▶ **Instructions to follow**: From the data that follows, print exactly the lines starting at the one containing "by module, submodules not included" and ending at the one containing "A chain may"; include both of them and nothing more.

▶ **Working data**:
--- src/rtl/sec_err_regs.svh ---
// offsets, field positions, reset values of the secondary error flag register
`ifndef SEC_ERR_REGS_SVH
`define SEC_ERR_REGS_SVH

// register index as seen by the read port
`define SEF_OFFSET        7'h13

// field positions
`define SEF_HARD_RST_BIT  15
`define SEF_OCP_BIT       14
`define SEF_DESAT_BIT     13
`define SEF_UVLO_BIT      12
`define SEF_VERIFICATION_TIMEOUT_FLAG_BIT      9
`define SEF_ADC_OVER_BIT  6
`define SEF_ADC_UNDER_BIT 5
`define SEF_LINK_BIT      4
`define SEF_LMI_BIT       1
`define SEF_PARITY_BIT    0

// reserved ranges 11:10, 8:7 and 3:2
`define SEF_RES_MASK      16'h0D8C

// reset values: hard reset flag marks the power-up, the rest start clear
`define SEF_FLAGS_RESET   8'h01
`define SEF_LMI_RESET     1'b0

// number of sticky flags
`define SEF_NUM_FLAGS     8

`endif

--- src/rtl/sec_err_pkg.sv ---
// types shared by the secondary error flag register
package sec_err_pkg;
   typedef logic [15:0] reg_word_t;
   typedef logic [7:0]  flag_vec_t;
   typedef logic [6:0]  reg_addr_t;
endpackage

--- src/rtl/flag_cell.sv ---
// one sticky error flag with blockable clear
module flag_cell #(
   parameter logic RESET_VAL = 1'b0
) (
   // clock and reset
   input  wire logic sys_clk_i,
   input  wire logic sys_rst_i,
   // control
   input  wire logic set_i,
   input  wire logic clr_i,
   input  wire logic block_i,
   // state
   output logic      flag_o
);
   logic flag_r;
   logic flag_nxt;

   // set wins over a clear in the same cycle so no event is lost
   always_comb begin
      flag_nxt = flag_r;
      if (clr_i && !block_i) begin
         flag_nxt = 1'b0;
      end
      if (set_i) begin
         flag_nxt = 1'b1;
      end
   end

   always_ff @(posedge sys_clk_i) begin
      if (sys_rst_i) begin
         flag_r <= RESET_VAL;
      end else begin
         flag_r <= flag_nxt;
      end
   end

   assign flag_o = flag_r;
endmodule

--- src/rtl/secondary_error_flags.sv ---
// secondary side error flag register with sticky flags and blocked clears
//
// Notes on behaviour
// hard reset flag set at secondary power-up reset and on detected hard reset
// overcurrent event sets bit 14, which stays set
// overcurrent flag cannot clear while comparator state is high
// desaturation event sets bit 13 and holds it until cleared
// gate supply undervoltage event sets bit 12, sticky
// undervoltage flag cannot clear while supply monitor reports failure
// verification mode time-out sets bit 9, sticky
// ADC upper boundary violation sets bit 6, sticky
// ADC lower boundary violation sets bit 5, sticky
// loss of primary link sets bit 4, sticky
// bit 1 shows whether the last message was discarded
// bit 0 makes the whole word odd parity
// bits 11:10, 8:7 and 3:2 read zero
// comparator state is the blanked synchronised overcurrent comparator output
// supply monitor output follows the live undervoltage monitor result
// flags hold until the host issues an accepted clear request
`include "sec_err_regs.svh"

module secondary_error_flags
   import sec_err_pkg::*;
(
   // clock and reset
   input  wire logic       sys_clk_i,
   input  wire logic       sys_rst_i,
   // detector event pulses, same clock
   input  wire logic       hard_reset_evt_i,
   input  wire logic       ocp_evt_i,
   input  wire logic       desat_evt_i,
   input  wire logic       uvlo_evt_i,
   input  wire logic       vm_timeout_evt_i,
   input  wire logic       adc_over_evt_i,
   input  wire logic       adc_under_evt_i,
   input  wire logic       link_loss_evt_i,
   // live analog levels, asynchronous
   input  wire logic       ocp_comp_raw_i,
   input  wire logic       uvlo_mon_raw_i,
   // overcurrent blanking window, same clock
   input  wire logic       ocp_blank_i,
   // message check result, same clock
   input  wire logic       msg_done_i,
   input  wire logic       msg_bad_i,
   // register read port
   input  wire logic       rd_req_i,
   input  wire reg_addr_t  rd_addr_i,
   output logic            rd_valid_o,
   output reg_word_t       rd_data_o,
   // clear request, write one to clear
   input  wire logic       clr_req_i,
   input  wire reg_word_t  clr_mask_i,
   // live status
   output logic            overcurrent_comparator_state_o,
   output logic            gate_supply_undervoltage_monitor_o
);
   // synchroniser stages for the analog comparator outputs
   logic ocp_meta_r;
   logic ocp_sync_r;
   logic uvlo_meta_r;
   logic uvlo_sync_r;

   // read port and message state
   logic      lmi_r;
   logic      lmi_nxt;
   logic      rd_valid_r;
   logic      rd_valid_nxt;
   reg_word_t rd_data_r;
   reg_word_t rd_data_nxt;

   // sticky flag wiring, index 0 is the hard reset flag
   flag_vec_t set_vec;
   flag_vec_t clr_vec;
   flag_vec_t block_vec;
   flag_vec_t flag_vec;
   reg_word_t word;
   logic      ocp_state;
   logic      uvlo_state;

   // two flip-flops before any logic reads the comparator levels
   always_ff @(posedge sys_clk_i) begin
      if (sys_rst_i) begin
         ocp_meta_r  <= 1'b0;
         ocp_sync_r  <= 1'b0;
         uvlo_meta_r <= 1'b0;
         uvlo_sync_r <= 1'b0;
      end else begin
         ocp_meta_r  <= ocp_comp_raw_i;
         ocp_sync_r  <= ocp_meta_r;
         uvlo_meta_r <= uvlo_mon_raw_i;
         uvlo_sync_r <= uvlo_meta_r;
      end
   end

   // blanking hides switching spikes from the comparator state
   assign ocp_state  = ocp_sync_r & ~ocp_blank_i;
   assign uvlo_state = uvlo_sync_r;
   assign overcurrent_comparator_state_o     = ocp_state;
   assign gate_supply_undervoltage_monitor_o = uvlo_state;

   // event sources per flag
   assign set_vec[0] = hard_reset_evt_i;
   assign set_vec[1] = ocp_evt_i;
   assign set_vec[2] = desat_evt_i;
   assign set_vec[3] = uvlo_evt_i;
   assign set_vec[4] = vm_timeout_evt_i;
   assign set_vec[5] = adc_over_evt_i;
   assign set_vec[6] = adc_under_evt_i;
   assign set_vec[7] = link_loss_evt_i;

   // host clear bits picked out of the mask at each flag position
   assign clr_vec[0] = clr_req_i & clr_mask_i[`SEF_HARD_RST_BIT];
   assign clr_vec[1] = clr_req_i & clr_mask_i[`SEF_OCP_BIT];
   assign clr_vec[2] = clr_req_i & clr_mask_i[`SEF_DESAT_BIT];
   assign clr_vec[3] = clr_req_i & clr_mask_i[`SEF_UVLO_BIT];
   assign clr_vec[4] = clr_req_i & clr_mask_i[`SEF_VERIFICATION_TIMEOUT_FLAG_BIT];
   assign clr_vec[5] = clr_req_i & clr_mask_i[`SEF_ADC_OVER_BIT];
   assign clr_vec[6] = clr_req_i & clr_mask_i[`SEF_ADC_UNDER_BIT];
   assign clr_vec[7] = clr_req_i & clr_mask_i[`SEF_LINK_BIT];

   // a clear of the overcurrent or undervoltage flag is refused while that fault is still present
   assign block_vec = {4'h0, uvlo_state, 1'b0, ocp_state, 1'b0};

   // one sticky cell per flag
   for (genvar g = 0; g < `SEF_NUM_FLAGS; g++) begin : g_flag
      localparam flag_vec_t RST_VEC = `SEF_FLAGS_RESET;
      flag_cell #(
         .RESET_VAL (RST_VEC[g])
      ) u_cell (
         .sys_clk_i (sys_clk_i),
         .sys_rst_i (sys_rst_i),
         .set_i     (set_vec[g]),
         .clr_i     (clr_vec[g]),
         .block_i   (block_vec[g]),
         .flag_o    (flag_vec[g])
      );
   end

   // register word, reserved bits tied low, parity closes the word
   always_comb begin
      word                      = 16'h0000;
      word[`SEF_HARD_RST_BIT]   = flag_vec[0];
      word[`SEF_OCP_BIT]        = flag_vec[1];
      word[`SEF_DESAT_BIT]      = flag_vec[2];
      word[`SEF_UVLO_BIT]       = flag_vec[3];
      word[`SEF_VERIFICATION_TIMEOUT_FLAG_BIT]       = flag_vec[4];
      word[`SEF_ADC_OVER_BIT]   = flag_vec[5];
      word[`SEF_ADC_UNDER_BIT]  = flag_vec[6];
      word[`SEF_LINK_BIT]       = flag_vec[7];
      word[`SEF_LMI_BIT]        = lmi_r;
      word[`SEF_PARITY_BIT]     = ~(^word[15:1]);
   end

   // last message status and read capture
   always_comb begin
      lmi_nxt      = lmi_r;
      rd_valid_nxt = rd_req_i;
      rd_data_nxt  = rd_data_r;
      if (msg_done_i) begin
         lmi_nxt = msg_bad_i;
      end
      // unmapped address answers with an all-zero word
      if (rd_req_i) begin
         rd_data_nxt = (rd_addr_i == `SEF_OFFSET) ? word : 16'h0000;
      end
   end

   always_ff @(posedge sys_clk_i) begin
      if (sys_rst_i) begin
         lmi_r      <= `SEF_LMI_RESET;
         rd_valid_r <= 1'b0;
         rd_data_r  <= 16'h0000;
      end else begin
         lmi_r      <= lmi_nxt;
         rd_valid_r <= rd_valid_nxt;
         rd_data_r  <= rd_data_nxt;
      end
   end

   assign rd_valid_o = rd_valid_r;
   assign rd_data_o  = rd_data_r;

   // checks next to the logic they guard
   chk_hard_rst_set: assert property (@(posedge sys_clk_i) disable iff (sys_rst_i)
      hard_reset_evt_i |=> word[`SEF_HARD_RST_BIT])
      else $error("hard reset flag not set after event");

   chk_ocp_sticks: assert property (@(posedge sys_clk_i) disable iff (sys_rst_i)
      ocp_evt_i ##1 !clr_req_i |=> word[`SEF_OCP_BIT])
      else $error("overcurrent flag lost without clear");

   chk_ocp_clear_block: assert property (@(posedge sys_clk_i) disable iff (sys_rst_i)
      word[`SEF_OCP_BIT] && ocp_state |=> word[`SEF_OCP_BIT])
      else $error("overcurrent flag cleared while comparator active");

   chk_desat_clear: assert property (@(posedge sys_clk_i) disable iff (sys_rst_i)
      clr_req_i && clr_mask_i[`SEF_DESAT_BIT] && !desat_evt_i
      |=> !word[`SEF_DESAT_BIT])
      else $error("desaturation flag not cleared on request");

   chk_uvlo_clear_block: assert property (@(posedge sys_clk_i) disable iff (sys_rst_i)
      word[`SEF_UVLO_BIT] && uvlo_state |=> word[`SEF_UVLO_BIT])
      else $error("undervoltage flag cleared while monitor active");

   chk_flags_hold: assert property (@(posedge sys_clk_i) disable iff (sys_rst_i)
      !clr_req_i |=> (flag_vec & $past(flag_vec)) == $past(flag_vec))
      else $error("sticky flag dropped without clear");

   // an event meeting a clear on the same edge must still leave its flag set
   chk_set_wins: assert property (@(posedge sys_clk_i) disable iff (sys_rst_i)
      set_vec != 8'h00 |=> (flag_vec & $past(set_vec)) == $past(set_vec))
      else $error("event lost against a same cycle clear");

   chk_link_set: assert property (@(posedge sys_clk_i) disable iff (sys_rst_i)
      link_loss_evt_i |=> word[`SEF_LINK_BIT] ##1 (word[`SEF_LINK_BIT] || $past(clr_req_i)))
      else $error("link loss flag not held");

   chk_lmi_follow: assert property (@(posedge sys_clk_i) disable iff (sys_rst_i)
      msg_done_i |=> lmi_r == $past(msg_bad_i))
      else $error("last message status wrong");

   chk_read_parity: assert property (@(posedge sys_clk_i) disable iff (sys_rst_i)
      rd_req_i && rd_addr_i == `SEF_OFFSET |=> rd_valid_o && ^rd_data_o
      && rd_data_o == $past(word))
      else $error("read word wrong or parity even");

   chk_reserved_zero: assert property (@(posedge sys_clk_i) disable iff (sys_rst_i)
      rd_valid_o |-> (rd_data_o & `SEF_RES_MASK) == 16'h0000)
      else $error("reserved bits read nonzero");

   chk_ocp_blank: assert property (@(posedge sys_clk_i) disable iff (sys_rst_i)
      ocp_blank_i |-> !overcurrent_comparator_state_o)
      else $error("comparator state visible during blanking");

   chk_adc_set: assert property (@(posedge sys_clk_i) disable iff (sys_rst_i)
      adc_over_evt_i && adc_under_evt_i |=> word[6:5] == 2'b11)
      else $error("adc boundary flags not set");
endmodule

--- config.mk ---
export PLATFORM = sky130hd
export DESIGN_NAME = secondary_error_flags
export DESIGN_NICKNAME = d
export VERILOG_FILES = /design/src/rtl/sec_err_pkg.sv /design/src/rtl/flag_cell.sv /design/src/rtl/secondary_error_flags.sv
export VERILOG_INCLUDE_DIRS = /design/src /design/src/rtl
export SDC_FILE = /design/constraint.sdc
export NUM_CORES = 1
export LEC_CHECK = 0
export BUFFER_PORTS_ARGS = -buffer_cell sky130_fd_sc_hd__buf_2
export CORE_MARGIN = 1
export CORE_UTILIZATION = 30
export DETAILED_ROUTE_END_ITERATION = 8
export GPL_TIMING_DRIVEN = 0
export PLACE_DENSITY = 0.62
export SYNTH_ARGS = -nofsm -noshare
export SYNTH_HDL_FRONTEND = slang
export SYNTH_SLANG_ARGS = --single-unit
--- constraint.sdc ---
create_clock -name sys_clk_i -period 1.7 [get_ports sys_clk_i]
set_clock_uncertainty 0.2 [all_clocks]
set_input_delay 0.085 -clock sys_clk_i [delete_from_list [all_inputs] [get_ports sys_clk_i]]
set_output_delay 0.085 -clock sys_clk_i [all_outputs]
set_load 0.02 [all_outputs]
* Word-level counts from Yosys, hierarchy flattened *
Cells that the tools add are included.

operators by class
  reduce and logical (&&, ||, !) cells = 13
  multiplexer cells = 15
  bitwise gates (word level) = 11
  equal/unequal tests = 1

operator list
  operator              count
  $mux W16              1
  $reduce_xor A15 Y1    1
  $mux W1               14
  $reduce_bool A2 Y1    7
  $and A1 B1 Y1         9
  $eq A7 B5 Y1 const B  1
  $logic_and A1 B1 Y1   2
  $logic_not A1 Y1      2
  $not A1 Y1            2
  $reduce_or A2 Y1      1

word-level totals
  bits of input ports = 40
  output and inout port bits = 19
  bits in registers = 30
  logic and storage cells = 55

* Logic depth before layout (Yosys ltp) *
  depth after elaboration = 6
  depth in mapped cells = 4
  depth with buffers taken out = 4

* Cells and area by module *
Synthesis repeated with hierarchy kept, for this count alone.

second synthesis, totals
  cell total of the unflattened synthesis = 112
  area, all modules = 1,109.8 µm²

by module, submodules not included
  module                             times used  sequential area each (µm²)  cells an instance  area an instance (µm²)
  secondary_error_flags              1           320.3                       81                 750.7
  flag_cell at g_flag[1].u_cell ...  7           20.0                        4                  46.3
  flag_cell at g_flag[0].u_cell      1           20.0                        3                  35.0

* Least setup slack after synthesis *
No wires, ideal clock.

  path kind = reg2reg
  start point = register g_flag[2].u_cell.flag_r
  end point = register rd_data_r[0] (netlist: rd_data_o[0])
  slack = 0.286 ns
  clock period less this slack = 1.414 ns
  library setup time = 0.132 ns
  arrival = 1.082 ns
  cell stages (with the launch flop) = 5
  cells stage by stage = dfxtp_1 xnor2_1 xnor3_1 xnor2_1 o32ai_1

between the ends
  word-level cells in the longest chain between the ends = 3

ends and longest elaborated chain
  element                   line                          source
  start: declaration        flag_cell.sv:15               logic flag_r;
  start signal: assignment  flag_cell.sv:33               flag_r <= flag_nxt;
  $reduce_xor A15 Y1        secondary_error_flags.sv:151  word[`SEF_PARITY_BIT] = ~(^word[15:1]);
  $not A1 Y1                secondary_error_flags.sv:151
  $mux W16                  secondary_error_flags.sv:164  rd_data_nxt = (rd_addr_i == `SEF_OFFSET) ? word : 16'h0000;
  end signal: assignment    secondary_error_flags.sv:176  rd_data_r <= rd_data_nxt;
  end: declaration          secondary_error_flags.sv:68   reg_word_t rd_data_r;

No other way between the ends.
A chain may end at the register's enable or synchronous reset.

* Worst setup path after layout *
  start point = register ocp_sync_r
  end point = register g_flag[1].u_cell.flag_r

between the ends
  word-level cells in the longest chain between the ends = 4

ends and longest elaborated chain
  element                              line                         source
  start: declaration                   secondary_error_flags.sv:59  logic ocp_sync_r;
  start signal: assignment             secondary_error_flags.sv:89  ocp_sync_r <= ocp_meta_r;
  $and A1 B1 Y1                        secondary_error_flags.sv:96  assign ocp_state = ocp_sync_r & ~ocp_blank_i;
  $logic_not A1 Y1                     flag_cell.sv:21              if (clr_i && !block_i) begin
  $logic_and A1 B1 Y1                  flag_cell.sv:21
  $reduce_bool A2 Y1 (no source line)  --
  end signal: assignment               flag_cell.sv:33
  end: declaration                     flag_cell.sv:15

No other way between the ends.

==> impl_metrics.env <==
export IMPL_min_from="rd_addr_i[4]"
export IMPL_track_usage_pct=14.8
export IMPL_min_period_ns=1.56
export IMPL_r2r_start="ocp_sync_r"
export IMPL_grt_busiest_layer="met2"
export IMPL_drc_errors=0
export IMPL_cpMaxStageDelayCell="dlygate4sd3_1"
export IMPL_pre_cts_ws_ns=0.193
export IMPL_path_clk_slew_ns=0.13
export IMPL_clock_fmax_mhz=641
export IMPL_slowest_delay_ns=0.57
export IMPL_cp_required_ns=1.71
export IMPL_placed_area_sq_um=1260
export IMPL_grt_overflow_total=0
export IMPL_numCtsBuffers=3
export IMPL_tns_ns=0
export IMPL_syn_area_sq_um=970
export IMPL_ys_seq_area_share_pct=49.5
export IMPL_status="complete, no violations"
export IMPL_ys_warn_count=0
export IMPL_grt_pass1_vias=947
export IMPL_ys_types=21
export IMPL_path_buf_inv=1
export IMPL_ctsRootBufferMaster="clkbuf_4"
export IMPL_finalSetupViolCount=0
export IMPL_cts_path_max_buffers=2
export IMPL_path_cells="nor2b_1 -> o21ai_0 -> a21oi_1 -> dlygate4sd3_1"
export IMPL_slew_viol_final=0
export IMPL_power_leakage_uw=0.000732
export IMPL_cts_setup_buffers=0
export IMPL_hpwl_microns=1600
export IMPL_fin_util_pct=50.9
export IMPL_post_drt_via_cell_ratio=4.14
export IMPL_timing_rr_end="g_flag[1].u_cell.flag_o"
export IMPL_crit_family="buffers and inverters"
export IMPL_cts_tree="done"
export IMPL_num_rows=20
export IMPL_ant_nets=0
export IMPL_grt_max_degree=14
export IMPL_nNetsFinal=226
export IMPL_io_buffers=43
export IMPL_start_util_pct=31.8
export IMPL_startpoint_type="flip-flop"
export IMPL_ys_ff_latch=24
export IMPL_hold_violations=0
export IMPL_cts_max_level=1
export IMPL_rrSetupSlack_ns=0.14
export IMPL_hold_depth=4
export IMPL_yosys_top_cells_area="dfxtp_1 (50%), nor2b_1 (9.7%), a21oi_1 (8.3%)"
export IMPL_vias=949
export IMPL_n_fill_cell=306
export IMPL_clock_sinks=24
export IMPL_dr_first_iter_drc_count=5
export IMPL_coreArea_sq_um=3050
export IMPL_drt_wirelength_per_cell_microns=10.1
export IMPL_die_h_microns=58.9
export IMPL_area_delta_synth_final_pct=60.4
export IMPL_crit_fanout=2
export IMPL_hp_class="in -> reg"
export IMPL_cap_violations=0
export IMPL_place_congestion=0.680
export IMPL_io_pins=59
export IMPL_fin_crit_sh_pct=91.8
export IMPL_grtUsageMet2_pct=26.6
export IMPL_reg2reg_depth=4
export IMPL_antenna_found_initial=0
export IMPL_syn_area_per_cell_sq_um=9.06
export IMPL_drt_wl_total_microns=2310
export IMPL_setup_slack_ns=0.139
export IMPL_use_met3_pct=2.20
export IMPL_holdPathEnd="rd_data_o[0]"
export IMPL_dieWidth_microns=58.9
export IMPL_grt_use_met1_pct=18.0
export IMPL_synth_top_area_cell="dfxtp_1"
export IMPL_ir_drop_uv=429
export IMPL_synth_most_common_cell="dfxtp_1"
export IMPL_final_cell_area_sq_um=1560
export IMPL_clock_latency_ns=0.31
export IMPL_die_area_sq_um=3460
export IMPL_endpoint_kind="flip-flop"
export IMPL_synth_common_cells="dfxtp_1 (24), a21oi_1 (16), nor2_1 (16)"
export IMPL_synth_top_area_share_pct=49.5
export IMPL_critPathKind="reg -> reg"
export IMPL_p_per_area_nw_per_um2=708
export IMPL_diodes=0
export IMPL_rsz0062_at_grt="false"
export IMPL_ys_flop_type="dfxtp_1"
export IMPL_crit_start="ocp_sync_r"
export IMPL_synth_edf_count=0
export IMPL_drive_gt1_share_pct=29.7
export IMPL_cp_arrival_ns=1.58
export IMPL_firstDrtPassIters=4
export IMPL_grt_pass1_wl_microns=3920
export IMPL_synthCells=107
export IMPL_async_flop_share_pct=0
==> layout by cell type, fill, tap and decap left out, types with 2 or more instances in the layout <==
cell type / n
buf_4: 6
nand4bb_1: 2
nor2_1: 16
conb_1: 6
inv_1: 2
clkbuf_4: 3
nor2b_1: 15
a21oi_1: 16
dfxtp_1: 24
buf_2: 43
clkbuf_1: 4
dlygate4sd3_1: 26
xnor2_1: 4
nand2_1: 7
==> layout make-up <==
type / instances / area [sq um] / share of cell area (%)
sequential: 24 / 480 / 30.9
timing repair buffer: 69 / 475 / 30.6
multi-input combinational: 76 / 440 / 28.3
buffer: 10 / 60.1 / 3.86
tap: 44 / 55.1 / 3.54
clock buffer: 4 / 36.3 / 2.33
inverter: 2 / 7.51 / 0.483
==> worst reg2reg max path: stages (launching register included) <==
cell and delay, ns:
dfxtp_1 0.32, nor2b_1 0.13, o21ai_0 0.17, a21oi_1 0.08, dlygate4sd3_1 0.57
==> metal layers <==
metal	vias up	wire (microns)
li1	490	-
met2	35	1130
met1	422	1030
met5	-	0
met4	0	14
met3	2	139
==> where the power goes <==
part           switching, uW  internal (uW)  total [uW]
Sequential              16.0            582         598
Combinational           78.3            131         209
Clock                    162            131         293
==> timing repair <==
action / in CTS / in global routing
hold endpoints to repair: 15 / 1
hold buffers: 25 / 1
resized for setup: 0 / 0
==> stage by stage <==
step                      power, uW  cells  hold slack (ns)
after floorplan                 715    112          -0.0434
after global placement          767    199           0.0822
after detailed placement        769    199           0.0698
after CTS                      1100    228          0.00144
after global routing           1150    229          0.00385
final                          1100    229         0.000760
==> cell families after synthesis <==
kind of cell	share of synthesized area [%]
compound gates	10.6
xor+xnor	8.52
buf+inv	6.97
flops	49.5
mux	1.03
other cells	0.387
simple gates	23.0
==> state kept, by name, summed over array words and instances, names as in the netlist <==
signal                              cells
lmi_r                                   1
uvlo_meta_r                             1
ocp_meta_r                              1
ocp_sync_r                              1
rd_valid_o                              1
rd_data_o                              10
g_flag.u_cell.flag_o                    8
gate_supply_undervoltage_monitor_o      1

▶ **Result below**:
by module, submodules not included
  module                             times used  sequential area each (µm²)  cells an instance  area an instance (µm²)
  secondary_error_flags              1           320.3                       81                 750.7
  flag_cell at g_flag[1].u_cell ...  7           20.0                        4                  46.3
  flag_cell at g_flag[0].u_cell      1           20.0                        3                  35.0

* Least setup slack after synthesis *
No wires, ideal clock.

  path kind = reg2reg
  start point = register g_flag[2].u_cell.flag_r
  end point = register rd_data_r[0] (netlist: rd_data_o[0])
  slack = 0.286 ns
  clock period less this slack = 1.414 ns
  library setup time = 0.132 ns
  arrival = 1.082 ns
  cell stages (with the launch flop) = 5
  cells stage by stage = dfxtp_1 xnor2_1 xnor3_1 xnor2_1 o32ai_1

between the ends
  word-level cells in the longest chain between the ends = 3

ends and longest elaborated chain
  element                   line                          source
  start: declaration        flag_cell.sv:15               logic flag_r;
  start signal: assignment  flag_cell.sv:33               flag_r <= flag_nxt;
  $reduce_xor A15 Y1        secondary_error_flags.sv:151  word[`SEF_PARITY_BIT] = ~(^word[15:1]);
  $not A1 Y1                secondary_error_flags.sv:151
  $mux W16                  secondary_error_flags.sv:164  rd_data_nxt = (rd_addr_i == `SEF_OFFSET) ? word : 16'h0000;
  end signal: assignment    secondary_error_flags.sv:176  rd_data_r <= rd_data_nxt;
  end: declaration          secondary_error_flags.sv:68   reg_word_t rd_data_r;

No other way between the ends.
A chain may end at the register's enable or synchronous reset.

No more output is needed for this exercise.